Belarus: Attacks on independent lawyers continue unabated

The International Commission of Jurists (ICJ) condemns the ongoing attacks against independent lawyers in Belarus, a number of whom are facing disbarment, arbitrary prosecution, and other forms of harassment by authorities as they perform their professional duties and exercise their right to freedom of expression.

On 29 May, the Qualification Commission conducted an unscheduled performance assessment of lawyers and ruled in favor of disbarring 4 lawyers – Kozikov, Semyanov, Ulasevich and Yakusheva. Kozikov and Semyanov were subject to disciplinary measures for committing acts that “undermine the status of lawyer and the Bar”.

Both of them were defenders in high-profile political cases that might have led to their disbarment. Ulasevich and Yakusheva allegedly committed the same misdemeanours by reportedly donating to the Fund of Solidarity (the fund supports victims of political repressions that followed the 2020 Belarus elections).

“Lawyers fulfil their professional duties in an environment free from fear of retaliation or persecution, as required by international law and standards on the role of lawyers”, said Temur Shakirov, the Director (ad interim) of the ICJ Europe and Central Asia Programme. “Furthermore, the Bar Association must strongly stand against such attacks on its members instead of actively being complicit in disbarments, which are contrary to international law on the role of lawyers.”

The ICJ has repeatedly voiced concerns over these attacks. Belarus authorities have continuously harassed lawyers defending political activists, human rights defenders, protestors, and those who vocally raise concerns about matters of public concern in Belarus.
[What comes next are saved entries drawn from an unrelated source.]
## src/rtl/coax_buffered_tx_seq.sv

```systemverilog
// Buffered coax transmit word sequencer: FIFO + parity + frame start/feed/drain control.
// Optional auto-start (fill threshold / idle timeout) is built when COAX_TX_AUTOSTART_EN is defined.
module coax_buffered_tx_seq #(
    parameter int DATA_WIDTH   = 10,
    parameter int DEPTH        = 16,
    parameter int START_DEPTH  = 8,
    parameter int IDLE_TIMEOUT = 256
) (
    input  logic                       clk,
    input  logic                       reset_n,
    input  logic [DATA_WIDTH-1:0]      data,
    input  logic                       load_strobe,
    input  logic                       start_strobe,
    input  logic                       abort_strobe,
    input  logic                       parity,
    output logic [DATA_WIDTH:0]        tx_data,
    output logic                       tx_strobe,
    input  logic                       tx_ready,
    input  logic                       tx_active,
    output logic                       empty,
    output logic                       full,
    output logic [$clog2(DEPTH):0]     level,
    output logic                       active,
    output logic                       overflow
);

    localparam int AW = $clog2(DEPTH);
    localparam logic [AW:0] LVL_FULL = (AW+1)'(DEPTH);

    typedef enum logic [1:0] {
        S_IDLE  = 2'd0,
        S_SEND  = 2'd1,
        S_DRAIN = 2'd2
    } state_t;

    if ((DEPTH < 2) || ((DEPTH & (DEPTH - 1)) != 0) || (START_DEPTH < 1) ||
        (START_DEPTH > DEPTH) || (IDLE_TIMEOUT < 2)) begin : g_cfg_err
        $error("coax_buffered_tx_seq: invalid parameter set");
    end

    state_t                  r_state;
    state_t                  w_state_nxt;
    logic [DATA_WIDTH-1:0]   r_mem [DEPTH];
    logic [AW-1:0]           r_wr_ptr;
    logic [AW-1:0]           r_rd_ptr;
    logic [AW:0]             r_level;
    logic                    r_tx_strobe;
    logic [DATA_WIDTH:0]     r_tx_data;
    logic                    r_overflow;

    logic                    w_empty;
    logic                    w_full;
    logic                    w_pop;
    logic                    w_push;
    logic                    w_drop;
    logic                    w_auto_start;
    logic [DATA_WIDTH-1:0]   w_head;
    logic                    w_par_bit;

    assign w_empty   = (r_level == '0);
    assign w_full    = (r_level == LVL_FULL);
    assign w_head    = r_mem[r_rd_ptr];
    assign w_par_bit = (^w_head) ^ parity;

    // Pops are spaced by the registered strobe so strobes never land on consecutive cycles.
    assign w_pop  = (r_state == S_SEND) && tx_ready && !w_empty && !r_tx_strobe && !abort_strobe;
    assign w_push = load_strobe && !abort_strobe && (!w_full || w_pop);
    assign w_drop = load_strobe && !abort_strobe && w_full && !w_pop;

`ifdef COAX_TX_AUTOSTART_EN
    localparam int CW = $clog2(IDLE_TIMEOUT);
    localparam logic [CW-1:0] CNT_LAST  = CW'(IDLE_TIMEOUT - 1);
    localparam logic [AW:0]   LVL_START = (AW+1)'(START_DEPTH);

    logic [CW-1:0] r_idle_cnt;

    always_ff @(posedge clk) begin
        if (!reset_n) begin
            r_idle_cnt <= '0;
        end else if (load_strobe || (r_state != S_IDLE)) begin
            r_idle_cnt <= '0;
        end else if (!w_empty && (r_idle_cnt != CNT_LAST)) begin
            r_idle_cnt <= r_idle_cnt + 1'b1;
        end
    end

    // Counter may sit at its limit after a flush; only a non-empty FIFO may trigger a start.
    assign w_auto_start = (r_level >= LVL_START) || (!w_empty && (r_idle_cnt == CNT_LAST));
`else
    assign w_auto_start = 1'b0;
`endif

    always_ff @(posedge clk) begin
        if (w_push) begin
            r_mem[r_wr_ptr] <= data;
        end
    end

    always_ff @(posedge clk) begin
        if (!reset_n) begin
            r_state     <= S_IDLE;
            r_wr_ptr    <= '0;
            r_rd_ptr    <= '0;
            r_level     <= '0;
            r_tx_strobe <= 1'b0;
            r_tx_data   <= '0;
            r_overflow  <= 1'b0;
        end else begin
            r_state     <= w_state_nxt;
            r_tx_strobe <= w_pop;
            if (w_pop) begin
                r_tx_data <= {w_par_bit, w_head};
            end
            if (w_push) begin
                r_wr_ptr <= r_wr_ptr + 1'b1;
            end
            if (abort_strobe) begin
                r_rd_ptr   <= r_wr_ptr;
                r_level    <= '0;
                r_overflow <= 1'b0;
            end else begin
                if (w_pop) begin
                    r_rd_ptr <= r_rd_ptr + 1'b1;
                end
                if (w_push && !w_pop) begin
                    r_level <= r_level + 1'b1;
                end else if (!w_push && w_pop) begin
                    r_level <= r_level - 1'b1;
                end
                if (w_drop) begin
                    r_overflow <= 1'b1;
                end
            end
        end
    end

    always_comb begin
        w_state_nxt = r_state;
        if (abort_strobe) begin
            w_state_nxt = tx_active ? S_DRAIN : S_IDLE;
        end else begin
            case (r_state)
                S_IDLE: begin
                    if ((start_strobe && !w_empty) || w_auto_start) begin
                        w_state_nxt = S_SEND;
                    end
                end
                S_SEND: begin
                    if (w_empty && !r_tx_strobe) begin
                        w_state_nxt = S_DRAIN;
                    end
                end
                S_DRAIN: begin
                    if (!tx_active) begin
                        w_state_nxt = S_IDLE;
                    end
                end
                default: w_state_nxt = S_IDLE;
            endcase
        end
    end

    assign tx_data   = r_tx_data;
    assign tx_strobe = r_tx_strobe;
    assign empty     = w_empty;
    assign full      = w_full;
    assign level     = r_level;
    assign active    = (r_state != S_IDLE);
    assign overflow  = r_overflow;

endmodule

```

## config.mk

```make
export PLATFORM = sky130hd
export DESIGN_NAME = coax_buffered_tx_seq
export DESIGN_NICKNAME = d
export VERILOG_FILES = /design/src/rtl/coax_buffered_tx_seq.sv
export SDC_FILE = /design/constraint.sdc
export NUM_CORES = 1
export LEC_CHECK = 0
export BUFFER_PORTS_ARGS = -buffer_cell sky130_fd_sc_hd__buf_2
export CORE_ASPECT_RATIO = 1.2
export CORE_MARGIN = 2
export CORE_UTILIZATION = 60
export CTS_CLUSTER_DIAMETER = 200
export DETAILED_ROUTE_END_ITERATION = 8
export GPL_TIMING_DRIVEN = 1
export PLACE_DENSITY = 0.78
export SYNTH_ARGS = -nofsm -noshare
export SYNTH_HDL_FRONTEND = slang
export SYNTH_SLANG_ARGS = --single-unit
```

## constraint.sdc

```tcl
create_clock -name clk -period 4.7 [get_ports clk]
set_clock_uncertainty 0.05 [all_clocks]
set_input_delay 0.94 -clock clk [delete_from_list [all_inputs] [get_ports clk]]
set_output_delay 0.94 -clock clk [all_outputs]
set_load 0.1 [all_outputs]
```

==> impl_summary.md, run 1 <==
Run status
The flow ran to the end, and the final reports show no timing, DRC or antenna violations.

Clock network
The number of clock sinks is 192. Buffers inserted during clock tree synthesis total 17. TritonCTS built the clock tree. The buffers inserted during post-CTS setup optimization is 0. Clock latency on the worst-skew pair, taken at its later pin, is 420 ps. In this run the clock root is driven by a clkbuf_16. The number of instances resized during post-cts repair is 0.

In this run the number of H-tree levels came out at 4. The clock-pin slew reported for the worst setup and hold paths after clock tree synthesis is 60 ps. The worst-case clock buffer depth is 2.

The post-cts hold buffer count is 0.

STA
Headroom to the max-slew limit came out at 43.0%. In the final timing run, aggregate negative setup slack is 0 ps. The count of final hold-check violations is 0. The number of failing setup endpoints in the final timing report is 0. Setup repair after global routing left no endpoint under its margin. The final-report max-slew violation count was 0. The worst path in the final design needs a cycle of 3650 ps, including I/O delays and setup. Based on the critical path, the design can be clocked at up to 274 MHz. The fraction of the cycle the final worst path needs is 77.8%. At the pin with the least slew margin, the transition time is 855 ps.

Pwr
The leakage component of the power is 2.87 nW. The worst vdd rail ir drop is 0.235 mV. The design draws 3.45 mW. Dividing total power by cell area gives a power density of 400 mW/mm².

Drt
The remaining antenna violation count is 0. Wires add up to 14.9 mm. In this run, the number of DRC markers left after iteration 0 of detailed routing was 400.

Dividing the detail-routed wire length by the instance count gives 22.6 µm. In the routed design, unresolved DRC markers number 0. The total via count in the routed design is 4038. The number of vias per cell is 6.10.

The number of search-and-repair iterations in the first detailed-routing pass is 5.

Yosys
The number of warnings printed during yosys synthesis is 0. The mapped netlist covers 0.00761 mm². Each instance of the synthesized netlist takes up on average 17.6 µm².

The number of nets produced by synthesis is 460. The post-synthesis cell type count is 35. The number of synthesized register bits is 192. Of the post-synthesis cell area, the dominant cell type holds 63.1%.

The fraction of the yosys area taken by sequential cells is 71.5%. In the synthesized netlist, the number of instances is 432. The library cell with the largest summed area after synthesis is edfxtp_1. By area the synthesized netlist is led by edfxtp_1 (63%), mux4_2 (13%), dfxtp_1 (8.4%), nand2_1 (1.8%), xnor2_1 (1.7%).

Placement
In this run, placement finished with an instance count of 632. The half-perimeter wire length after detailed placement is 9.22 mm. The count of port buffers added during placement is 38.

Routability-driven placement finished with a final weighted congestion of 0.765.

Critical path
On the critical path, the stage with the largest delay is an instance of nor3b_2. STA classifies the critical path startpoint as a register. The setup slack of the worst register-to-register path is 1050 ps. Grouping stages by cell kind, the critical path spends the most delay in simple AND/OR/NAND/NOR gates. The endpoint type of the worst setup path is a register. The launch instance of the worst register-to-register path is r_state[0]$_SDFFE_PN0P_. Tracing the worst setup path back leads to its startpoint at r_state[0]$_SDFFE_PN0P_. The critical path's most frequent cell is a21oi_1. The number of buffers and inverters on the critical path is 1. The peak fanout along the critical path is 8. Traced cell by cell, the critical path runs through nor3b_1 -> nand3_1 -> and2_1 -> nor3b_2 -> ha_1 -> inv_1 -> fa_1 -> a21o_1 -> a21oi_1 -> xnor2_1 -> or3_1 -> a21oi_1. The critical path is of the reg2reg type. The delay of the slowest critical-path stage is 510 ps.

Data on the critical path is required at its endpoint by 5000 ps. The arrival time at the worst endpoint is 3960 ps.

Hold path
The tightest min-delay check is of the reg2reg type. The worst hold path begins at tx_data[8]$_SDFFE_PN0N_.

Cells and area
Of the cells placed in the final design, the portion with a size suffix greater than 1 is 26.3%. 0 antenna diodes ended up in the layout. The area growth from synthesis to layout is 13.3%. The count of filler cells inserted in the layout is 794. The net count of the finished layout is 515.

The post-route non-filler standard cell count is 662.

Global route
The number of global-route vias before repair came to 4049. The initial antenna violation count came to 0. Entering global routing, the biggest net connects 41 pins. The total congestion overflow after global routing is 0. The first global-routing pass estimated 23.1 mm of wire. The total global-route track usage is 23.6%.

Die
The overall die area is 0.0136 mm². The number of rows in the core area is 45. The floorplan step set the die width to 107 µm. For this configuration, the core starts out at a cell density of 60.9%. The overall die height is 127 µm. Pin placement for this block handled 39 I/O pins. The floorplan step defined a core boundary enclosing 0.0125 mm².

Job
The number of maximum-capacitance constraint violations is 0.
On 10 April, a renowned Belarussian lawyer, Alexander Danilevich, was sentenced to 10 years of imprisonment by the Minsk city court. On 10 May 2022, he was arrested and charged with “aiding and abetting public calls for actions aimed at causing damage to the national security of the Republic of Belarus” under the Criminal Code of Belarus. Prior to his arrest, Danilevich was fired from the Belarus State University after he had signed a petition against Russia’s invasion of Ukraine.

On 21 April, the Qualification Commission on lawyers’ activities in the Republic of Belarus ruled in favor of having licenses of 5 lawyers terminated: 3 lawyers stripped of their status based on alleged misdemeanors while another 2 lawyers were disbarred for their allegedly inadequate qualifications.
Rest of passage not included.